=== Begin Enclosure ===
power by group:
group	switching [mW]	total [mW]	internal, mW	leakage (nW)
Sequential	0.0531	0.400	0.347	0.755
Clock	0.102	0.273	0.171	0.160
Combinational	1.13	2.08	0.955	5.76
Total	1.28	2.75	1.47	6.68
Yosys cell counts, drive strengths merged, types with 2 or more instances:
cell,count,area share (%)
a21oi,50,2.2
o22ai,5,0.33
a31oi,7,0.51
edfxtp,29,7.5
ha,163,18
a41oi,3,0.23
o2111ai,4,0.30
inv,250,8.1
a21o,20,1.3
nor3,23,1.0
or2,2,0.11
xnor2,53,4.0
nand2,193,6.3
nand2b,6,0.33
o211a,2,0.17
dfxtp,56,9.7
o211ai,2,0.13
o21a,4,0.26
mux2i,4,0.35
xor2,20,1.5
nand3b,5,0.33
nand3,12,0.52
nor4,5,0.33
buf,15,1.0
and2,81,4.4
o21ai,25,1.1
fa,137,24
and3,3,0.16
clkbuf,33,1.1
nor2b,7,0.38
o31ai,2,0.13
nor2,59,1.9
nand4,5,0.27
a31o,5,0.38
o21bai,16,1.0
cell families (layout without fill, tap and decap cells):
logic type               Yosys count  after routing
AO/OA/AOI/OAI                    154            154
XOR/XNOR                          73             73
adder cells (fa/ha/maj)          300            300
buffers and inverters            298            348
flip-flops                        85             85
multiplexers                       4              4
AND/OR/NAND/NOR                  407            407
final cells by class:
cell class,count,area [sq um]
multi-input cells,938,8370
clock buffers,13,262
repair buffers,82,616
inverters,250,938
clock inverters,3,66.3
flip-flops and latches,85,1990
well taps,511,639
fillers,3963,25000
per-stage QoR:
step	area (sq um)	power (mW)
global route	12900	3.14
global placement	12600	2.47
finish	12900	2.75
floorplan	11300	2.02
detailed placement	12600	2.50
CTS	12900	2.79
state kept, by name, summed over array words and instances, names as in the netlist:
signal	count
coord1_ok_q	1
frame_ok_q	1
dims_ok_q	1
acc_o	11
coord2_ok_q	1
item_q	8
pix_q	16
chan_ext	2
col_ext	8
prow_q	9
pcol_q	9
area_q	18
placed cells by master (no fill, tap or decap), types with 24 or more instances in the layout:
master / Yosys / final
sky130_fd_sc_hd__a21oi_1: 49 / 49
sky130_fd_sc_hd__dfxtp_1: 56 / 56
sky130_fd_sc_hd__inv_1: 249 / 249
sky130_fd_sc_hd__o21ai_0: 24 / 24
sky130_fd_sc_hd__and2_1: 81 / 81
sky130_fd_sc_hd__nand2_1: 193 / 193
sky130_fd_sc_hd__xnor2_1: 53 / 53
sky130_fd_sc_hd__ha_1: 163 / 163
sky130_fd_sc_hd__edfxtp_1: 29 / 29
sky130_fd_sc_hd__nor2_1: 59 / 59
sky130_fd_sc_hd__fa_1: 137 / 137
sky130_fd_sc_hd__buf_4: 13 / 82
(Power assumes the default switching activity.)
## src/rtl/rllc_pkg.sv

```systemverilog
`timescale 1ns / 1ps

package rllc_pkg;

  localparam int TABLE_DEPTH = 16;
  localparam int VALUE_BITS = 16;

  localparam int ADDR_BITS = (TABLE_DEPTH > 1) ? $clog2(TABLE_DEPTH) : 1;
  localparam int CNT_BITS = $clog2(TABLE_DEPTH + 1);
  localparam int ENTRY_IDX_BITS = 4;
  localparam int ENTRY_COUNT_BITS = 5;
  localparam int REG_BITS = 16;
  localparam int LEVEL_BITS = 2;

  localparam int DVD_BITS = VALUE_BITS + 10;
  localparam int DIV_CNT_BITS = $clog2(DVD_BITS + 1);
  localparam logic [DVD_BITS-1:0] PERMILLE_SCALE = DVD_BITS'(1000);

  localparam int CFG_ADDR_BITS = 5;
  localparam int CFG_DATA_BITS = 32;

  localparam logic FUNC_WRITE = 1'b0;
  localparam logic FUNC_SAMPLE = 1'b1;

  typedef enum logic [2:0] {
    REG_ENTRY_COUNT = 3'd0,
    REG_MIN_CAPACITY = 3'd1,
    REG_WARN_PERMILLE = 3'd2,
    REG_FULL_PERMILLE = 3'd3,
    REG_OVER_PERMILLE = 3'd4
  } reg_idx_t;

  typedef enum logic [LEVEL_BITS-1:0] {
    LEVEL_NORMAL = 2'd0,
    LEVEL_WARNING = 2'd1,
    LEVEL_FULL = 2'd2,
    LEVEL_OVERLOAD = 2'd3
  } level_t;

  typedef struct packed {
    logic [ENTRY_COUNT_BITS-1:0] entry_count;
    logic [REG_BITS-1:0] min_capacity;
    logic [REG_BITS-1:0] warn_permille;
    logic [REG_BITS-1:0] full_permille;
    logic [REG_BITS-1:0] over_permille;
  } cfg_regs_t;

endpackage

```

## src/rtl/rllc_if.sv

```systemverilog
`timescale 1ns / 1ps

interface rllc_in_if;
  import rllc_pkg::*;

  logic valid;
  logic ready;
  logic func;
  logic [ENTRY_IDX_BITS-1:0] entry_index;
  logic [VALUE_BITS-1:0] entry_radius;
  logic [VALUE_BITS-1:0] entry_capacity;
  logic [VALUE_BITS-1:0] trolley_position;
  logic [VALUE_BITS-1:0] load_weight;

  modport source (
    output valid, func, entry_index, entry_radius, entry_capacity,
           trolley_position, load_weight,
    input  ready
  );

  modport sink (
    input  valid, func, entry_index, entry_radius, entry_capacity,
           trolley_position, load_weight,
    output ready
  );
endinterface

interface rllc_out_if;
  import rllc_pkg::*;

  logic valid;
  logic ready;
  logic [LEVEL_BITS-1:0] level;
  logic [VALUE_BITS-1:0] load_permille;
  logic capacity_fault;

  modport source (
    output valid, level, load_permille, capacity_fault,
    input  ready
  );

  modport sink (
    input  valid, level, load_permille, capacity_fault,
    output ready
  );
endinterface

```

## src/rtl/rllc_ram.sv

```systemverilog
`timescale 1ns / 1ps

module rllc_ram #(
  parameter int WIDTH = 32,
  parameter int DEPTH = 16
) (
  input  logic                                        clk,
  input  logic                                        we,
  input  logic [((DEPTH > 1) ? $clog2(DEPTH) : 1)-1:0] waddr,
  input  logic [WIDTH-1:0]                            wdata,
  input  logic [((DEPTH > 1) ? $clog2(DEPTH) : 1)-1:0] raddr,
  output logic [WIDTH-1:0]                            rdata
);

  logic [WIDTH-1:0] mem [DEPTH];

  always_ff @(posedge clk) begin
    if (we) begin
      mem[waddr] <= wdata;
    end
    rdata <= mem[raddr];
  end

endmodule

```

## src/rtl/rllc_cfg.sv

```systemverilog
`timescale 1ns / 1ps

module rllc_cfg (
  input  logic                               clk,
  input  logic                               rst_n,
  input  logic                               psel,
  input  logic                               penable,
  input  logic                               pwrite,
  input  logic [rllc_pkg::CFG_ADDR_BITS-1:0] paddr,
  input  logic [rllc_pkg::CFG_DATA_BITS-1:0] pwdata,
  output logic [rllc_pkg::CFG_DATA_BITS-1:0] prdata,
  output logic                               pready,
  output rllc_pkg::cfg_regs_t                regs
);
  import rllc_pkg::*;

  cfg_regs_t regs_r;
  cfg_regs_t regs_nxt;
  reg_idx_t reg_idx;
  logic wr_en;

  assign pready = 1'b1;
  assign wr_en = psel && penable && pwrite;
  assign reg_idx = reg_idx_t'(paddr[CFG_ADDR_BITS-1:2]);

  always_comb begin
    regs_nxt = regs_r;
    if (wr_en) begin
      case (reg_idx)
        REG_ENTRY_COUNT:   regs_nxt.entry_count = pwdata[ENTRY_COUNT_BITS-1:0];
        REG_MIN_CAPACITY:  regs_nxt.min_capacity = pwdata[REG_BITS-1:0];
        REG_WARN_PERMILLE: regs_nxt.warn_permille = pwdata[REG_BITS-1:0];
        REG_FULL_PERMILLE: regs_nxt.full_permille = pwdata[REG_BITS-1:0];
        REG_OVER_PERMILLE: regs_nxt.over_permille = pwdata[REG_BITS-1:0];
        default: ;
      endcase
    end
  end

  always_comb begin
    case (reg_idx)
      REG_ENTRY_COUNT:   prdata = CFG_DATA_BITS'(regs_r.entry_count);
      REG_MIN_CAPACITY:  prdata = CFG_DATA_BITS'(regs_r.min_capacity);
      REG_WARN_PERMILLE: prdata = CFG_DATA_BITS'(regs_r.warn_permille);
      REG_FULL_PERMILLE: prdata = CFG_DATA_BITS'(regs_r.full_permille);
      REG_OVER_PERMILLE: prdata = CFG_DATA_BITS'(regs_r.over_permille);
      default:           prdata = '0;
    endcase
  end

  always_ff @(posedge clk) begin
    if (!rst_n) begin
      regs_r.entry_count <= '0;
      regs_r.min_capacity <= REG_BITS'(100);
      regs_r.warn_permille <= REG_BITS'(950);
      regs_r.full_permille <= REG_BITS'(1000);
      regs_r.over_permille <= REG_BITS'(1050);
    end else begin
      regs_r <= regs_nxt;
    end
  end

  assign regs = regs_r;

endmodule

```

## src/rtl/rllc_div.sv

```systemverilog
`timescale 1ns / 1ps

module rllc_div (
  input  logic                            clk,
  input  logic                            rst_n,
  input  logic                            start,
  input  logic [rllc_pkg::DVD_BITS-1:0]   dividend,
  input  logic [rllc_pkg::VALUE_BITS-1:0] divisor,
  output logic                            done,
  output logic [rllc_pkg::DVD_BITS-1:0]   quotient
);
  import rllc_pkg::*;

  logic busy_r, busy_nxt;
  logic done_r, done_nxt;
  logic [DIV_CNT_BITS-1:0] cnt_r, cnt_nxt;
  logic [VALUE_BITS-1:0] rem_r, rem_nxt;
  logic [VALUE_BITS-1:0] dsr_r, dsr_nxt;
  logic [DVD_BITS-1:0] dvd_r, dvd_nxt;
  logic [VALUE_BITS:0] rem_sh;
  logic [VALUE_BITS:0] rem_diff;
  logic ge;

  assign rem_sh = {rem_r, dvd_r[DVD_BITS-1]};
  assign ge = rem_sh >= {1'b0, dsr_r};
  assign rem_diff = rem_sh - {1'b0, dsr_r};

  always_comb begin
    busy_nxt = busy_r;
    done_nxt = 1'b0;
    cnt_nxt = cnt_r;
    rem_nxt = rem_r;
    dsr_nxt = dsr_r;
    dvd_nxt = dvd_r;
    if (start) begin
      busy_nxt = 1'b1;
      cnt_nxt = DIV_CNT_BITS'(DVD_BITS);
      rem_nxt = '0;
      dsr_nxt = divisor;
      dvd_nxt = dividend;
    end else if (busy_r) begin
      rem_nxt = ge ? rem_diff[VALUE_BITS-1:0] : rem_sh[VALUE_BITS-1:0];
      dvd_nxt = {dvd_r[DVD_BITS-2:0], ge};
      cnt_nxt = cnt_r - DIV_CNT_BITS'(1);
      if (cnt_r == DIV_CNT_BITS'(1)) begin
        busy_nxt = 1'b0;
        done_nxt = 1'b1;
      end
    end
  end

  always_ff @(posedge clk) begin
    if (!rst_n) begin
      busy_r <= 1'b0;
      done_r <= 1'b0;
      cnt_r <= '0;
    end else begin
      busy_r <= busy_nxt;
      done_r <= done_nxt;
      cnt_r <= cnt_nxt;
    end
  end

  always_ff @(posedge clk) begin
    rem_r <= rem_nxt;
    dsr_r <= dsr_nxt;
    dvd_r <= dvd_nxt;
  end

  assign done = done_r;
  assign quotient = dvd_r;

endmodule

```

## src/rtl/rated_load_limit_classifier.sv

```systemverilog
`timescale 1ns / 1ps

// Rated load limiter. A write word stores one capacity chart entry and is taken with no result.
// A sample word walks the chart from slot 0, with a read state and a check state for each entry
// examined because the chart sits in a RAM with registered read, until it finds
// the first radius at or above the trolley position (or the last entry in use). It then runs
// the load-times-1000 quotient through a restoring divider that produces one quotient bit per
// cycle, and then hands over the quotient. A sample that faults skips the divider. The input is
// not ready while a sample is in progress; one finished result may wait in the output
// register while the next word is accepted.

module rated_load_limit_classifier (
  input  logic                               clk,
  input  logic                               rst_n,
  rllc_in_if.sink                            in_ch,
  rllc_out_if.source                         out_ch,
  input  logic                               psel,
  input  logic                               penable,
  input  logic                               pwrite,
  input  logic [rllc_pkg::CFG_ADDR_BITS-1:0] paddr,
  input  logic [rllc_pkg::CFG_DATA_BITS-1:0] pwdata,
  output logic [rllc_pkg::CFG_DATA_BITS-1:0] prdata,
  output logic                               pready
);
  import rllc_pkg::*;

  typedef enum logic [4:0] {
    ST_IDLE  = 5'b00001,
    ST_READ  = 5'b00010,
    ST_CHECK = 5'b00100,
    ST_DIV   = 5'b01000,
    ST_OUT   = 5'b10000
  } state_t;

  cfg_regs_t cfg;

  state_t state_r, state_nxt;
  logic [ADDR_BITS-1:0] idx_r, idx_nxt;
  logic [CNT_BITS-1:0] n_r, n_nxt;
  logic [VALUE_BITS-1:0] pos_r, pos_nxt;
  logic [VALUE_BITS-1:0] load_r, load_nxt;

  logic [LEVEL_BITS-1:0] res_level_r, res_level_nxt;
  logic [VALUE_BITS-1:0] res_permille_r, res_permille_nxt;
  logic res_fault_r, res_fault_nxt;

  logic out_valid_r, out_valid_nxt;
  logic [LEVEL_BITS-1:0] out_level_r, out_level_nxt;
  logic [VALUE_BITS-1:0] out_permille_r, out_permille_nxt;
  logic out_fault_r, out_fault_nxt;

  logic [CNT_BITS-1:0] n_clamp;
  logic [ADDR_BITS-1:0] last_idx;
  logic ram_we;
  logic [2*VALUE_BITS-1:0] ram_rdata;
  logic [VALUE_BITS-1:0] rd_radius;
  logic [VALUE_BITS-1:0] rd_cap;
  logic div_start;
  logic div_done;
  logic [DVD_BITS-1:0] div_dividend;
  logic [DVD_BITS-1:0] div_quot;
  logic [VALUE_BITS-1:0] ratio;
  logic [LEVEL_BITS-1:0] ratio_level;

  rllc_cfg u_cfg (
    .clk     (clk),
    .rst_n   (rst_n),
    .psel    (psel),
    .penable (penable),
    .pwrite  (pwrite),
    .paddr   (paddr),
    .pwdata  (pwdata),
    .prdata  (prdata),
    .pready  (pready),
    .regs    (cfg)
  );

  rllc_ram #(
    .WIDTH (2 * VALUE_BITS),
    .DEPTH (TABLE_DEPTH)
  ) u_chart (
    .clk   (clk),
    .we    (ram_we),
    .waddr (ADDR_BITS'(in_ch.entry_index)),
    .wdata ({in_ch.entry_radius, in_ch.entry_capacity}),
    .raddr (idx_r),
    .rdata (ram_rdata)
  );

  rllc_div u_div (
    .clk      (clk),
    .rst_n    (rst_n),
    .start    (div_start),
    .dividend (div_dividend),
    .divisor  (rd_cap),
    .done     (div_done),
    .quotient (div_quot)
  );

  assign rd_radius = ram_rdata[2*VALUE_BITS-1:VALUE_BITS];
  assign rd_cap = ram_rdata[VALUE_BITS-1:0];
  assign div_dividend = DVD_BITS'(load_r) * PERMILLE_SCALE;
  assign last_idx = ADDR_BITS'(n_r - CNT_BITS'(1));

  always_comb begin
    if (CNT_BITS'(cfg.entry_count) > CNT_BITS'(TABLE_DEPTH)) begin
      n_clamp = CNT_BITS'(TABLE_DEPTH);
    end else begin
      n_clamp = CNT_BITS'(cfg.entry_count);
    end
  end

  always_comb begin
    if (|div_quot[DVD_BITS-1:VALUE_BITS]) begin
      ratio = '1;
    end else begin
      ratio = div_quot[VALUE_BITS-1:0];
    end
    if (ratio >= cfg.over_permille) begin
      ratio_level = LEVEL_OVERLOAD;
    end else if (ratio >= cfg.full_permille) begin
      ratio_level = LEVEL_FULL;
    end else if (ratio >= cfg.warn_permille) begin
      ratio_level = LEVEL_WARNING;
    end else begin
      ratio_level = LEVEL_NORMAL;
    end
  end

  assign in_ch.ready = (state_r == ST_IDLE);

  always_comb begin
    state_nxt = state_r;
    idx_nxt = idx_r;
    n_nxt = n_r;
    pos_nxt = pos_r;
    load_nxt = load_r;
    res_level_nxt = res_level_r;
    res_permille_nxt = res_permille_r;
    res_fault_nxt = res_fault_r;
    out_valid_nxt = out_valid_r && !out_ch.ready;
    out_level_nxt = out_level_r;
    out_permille_nxt = out_permille_r;
    out_fault_nxt = out_fault_r;
    ram_we = 1'b0;
    div_start = 1'b0;

    case (state_r)
      ST_IDLE: begin
        if (in_ch.valid) begin
          if (in_ch.func == FUNC_WRITE) begin
            ram_we = (32'(in_ch.entry_index) < 32'(TABLE_DEPTH));
          end else begin
            pos_nxt = in_ch.trolley_position;
            load_nxt = in_ch.load_weight;
            n_nxt = n_clamp;
            idx_nxt = '0;
            if (n_clamp == '0) begin
              res_level_nxt = LEVEL_NORMAL;
              res_permille_nxt = '0;
              res_fault_nxt = 1'b1;
              state_nxt = ST_OUT;
            end else begin
              state_nxt = ST_READ;
            end
          end
        end
      end
      ST_READ: begin
        state_nxt = ST_CHECK;
      end
      ST_CHECK: begin
        if ((pos_r <= rd_radius) || (idx_r == last_idx)) begin
          if ((rd_cap == '0) || (rd_cap < cfg.min_capacity)) begin
            res_level_nxt = LEVEL_NORMAL;
            res_permille_nxt = '0;
            res_fault_nxt = 1'b1;
            state_nxt = ST_OUT;
          end else begin
            div_start = 1'b1;
            state_nxt = ST_DIV;
          end
        end else begin
          idx_nxt = idx_r + ADDR_BITS'(1);
          state_nxt = ST_READ;
        end
      end
      ST_DIV: begin
        if (div_done) begin
          res_level_nxt = ratio_level;
          res_permille_nxt = ratio;
          res_fault_nxt = 1'b0;
          state_nxt = ST_OUT;
        end
      end
      ST_OUT: begin
        if (!out_valid_r || out_ch.ready) begin
          out_valid_nxt = 1'b1;
          out_level_nxt = res_level_r;
          out_permille_nxt = res_permille_r;
          out_fault_nxt = res_fault_r;
          state_nxt = ST_IDLE;
        end
      end
      default: begin
        state_nxt = ST_IDLE;
      end
    endcase
  end

  always_ff @(posedge clk) begin
    if (!rst_n) begin
      state_r <= ST_IDLE;
      out_valid_r <= 1'b0;
      idx_r <= '0;
      n_r <= '0;
    end else begin
      state_r <= state_nxt;
      out_valid_r <= out_valid_nxt;
      idx_r <= idx_nxt;
      n_r <= n_nxt;
    end
  end

  always_ff @(posedge clk) begin
    pos_r <= pos_nxt;
    load_r <= load_nxt;
    res_level_r <= res_level_nxt;
    res_permille_r <= res_permille_nxt;
    res_fault_r <= res_fault_nxt;
    out_level_r <= out_level_nxt;
    out_permille_r <= out_permille_nxt;
    out_fault_r <= out_fault_nxt;
  end

  assign out_ch.valid = out_valid_r;
  assign out_ch.level = out_level_r;
  assign out_ch.load_permille = out_permille_r;
  assign out_ch.capacity_fault = out_fault_r;

`ifndef SYNTHESIS
  a_fault_clears_result: assert property (@(posedge clk) disable iff (!rst_n)
    out_ch.valid && out_ch.capacity_fault |->
      (out_ch.level == LEVEL_NORMAL) && (out_ch.load_permille == '0))
    else $error("Faulted result carries a nonzero level or ratio.");

  a_walk_in_range: assert property (@(posedge clk) disable iff (!rst_n)
    (state_r == ST_READ) |-> (n_r != '0) && (CNT_BITS'(idx_r) < n_r))
    else $error("Chart walk index beyond the entries in use.");

  a_div_valid_divisor: assert property (@(posedge clk) disable iff (!rst_n)
    div_start |-> (rd_cap != '0) && (rd_cap >= cfg.min_capacity))
    else $error("Divider started with an invalid rated load.");

  a_div_done_in_div: assert property (@(posedge clk) disable iff (!rst_n)
    div_done |-> (state_r == ST_DIV))
    else $error("Divider finished outside the divide state.");
`endif

endmodule
```

## src/flat_wrapper.sv

```systemverilog
// flat-port wrapper written by rule: the top's interface ports become plain ports
module rated_load_limit_classifier_flat import rllc_pkg::*;
  (clk, rst_n, psel, penable, pwrite, paddr, pwdata, prdata, pready, in_ch_valid, in_ch_func, in_ch_entry_index, in_ch_entry_radius, in_ch_entry_capacity, in_ch_trolley_position, in_ch_load_weight, in_ch_ready, out_ch_valid, out_ch_level, out_ch_load_permille, out_ch_capacity_fault, out_ch_ready);
  rllc_in_if in_ch_i ();
  rllc_out_if out_ch_i ();
  input  logic clk;
  input  logic rst_n;
  input  logic psel;
  input  logic penable;
  input  logic pwrite;
  input  logic [rllc_pkg::CFG_ADDR_BITS-1:0] paddr;
  input  logic [rllc_pkg::CFG_DATA_BITS-1:0] pwdata;
  output logic [rllc_pkg::CFG_DATA_BITS-1:0] prdata;
  output logic pready;
  input wire logic [$bits(in_ch_i.valid)-1:0] in_ch_valid;
  input wire logic [$bits(in_ch_i.func)-1:0] in_ch_func;
  input wire logic [$bits(in_ch_i.entry_index)-1:0] in_ch_entry_index;
  input wire logic [$bits(in_ch_i.entry_radius)-1:0] in_ch_entry_radius;
  input wire logic [$bits(in_ch_i.entry_capacity)-1:0] in_ch_entry_capacity;
  input wire logic [$bits(in_ch_i.trolley_position)-1:0] in_ch_trolley_position;
  input wire logic [$bits(in_ch_i.load_weight)-1:0] in_ch_load_weight;
  output wire logic [$bits(in_ch_i.ready)-1:0] in_ch_ready;
  output wire logic [$bits(out_ch_i.valid)-1:0] out_ch_valid;
  output wire logic [$bits(out_ch_i.level)-1:0] out_ch_level;
  output wire logic [$bits(out_ch_i.load_permille)-1:0] out_ch_load_permille;
  output wire logic [$bits(out_ch_i.capacity_fault)-1:0] out_ch_capacity_fault;
  input wire logic [$bits(out_ch_i.ready)-1:0] out_ch_ready;
  assign in_ch_i.valid = in_ch_valid;
  assign in_ch_i.func = in_ch_func;
  assign in_ch_i.entry_index = in_ch_entry_index;
  assign in_ch_i.entry_radius = in_ch_entry_radius;
  assign in_ch_i.entry_capacity = in_ch_entry_capacity;
  assign in_ch_i.trolley_position = in_ch_trolley_position;
  assign in_ch_i.load_weight = in_ch_load_weight;
  assign in_ch_ready = in_ch_i.ready;
  assign out_ch_valid = out_ch_i.valid;
  assign out_ch_level = out_ch_i.level;
  assign out_ch_load_permille = out_ch_i.load_permille;
  assign out_ch_capacity_fault = out_ch_i.capacity_fault;
  assign out_ch_i.ready = out_ch_ready;
  rated_load_limit_classifier u_core (.clk(clk), .rst_n(rst_n), .in_ch(in_ch_i), .out_ch(out_ch_i), .psel(psel), .penable(penable), .pwrite(pwrite), .paddr(paddr), .pwdata(pwdata), .prdata(prdata), .pready(pready));
endmodule
```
=== End Enclosure ===
▶ [WHAT THE EXERCISE ASKS] Copy out all lines from the material above that contain the string "types".

▶ [RESPONSE]
Yosys cell counts, drive strengths merged, types with 2 or more instances:
placed cells by master (no fill, tap or decap), types with 24 or more instances in the layout:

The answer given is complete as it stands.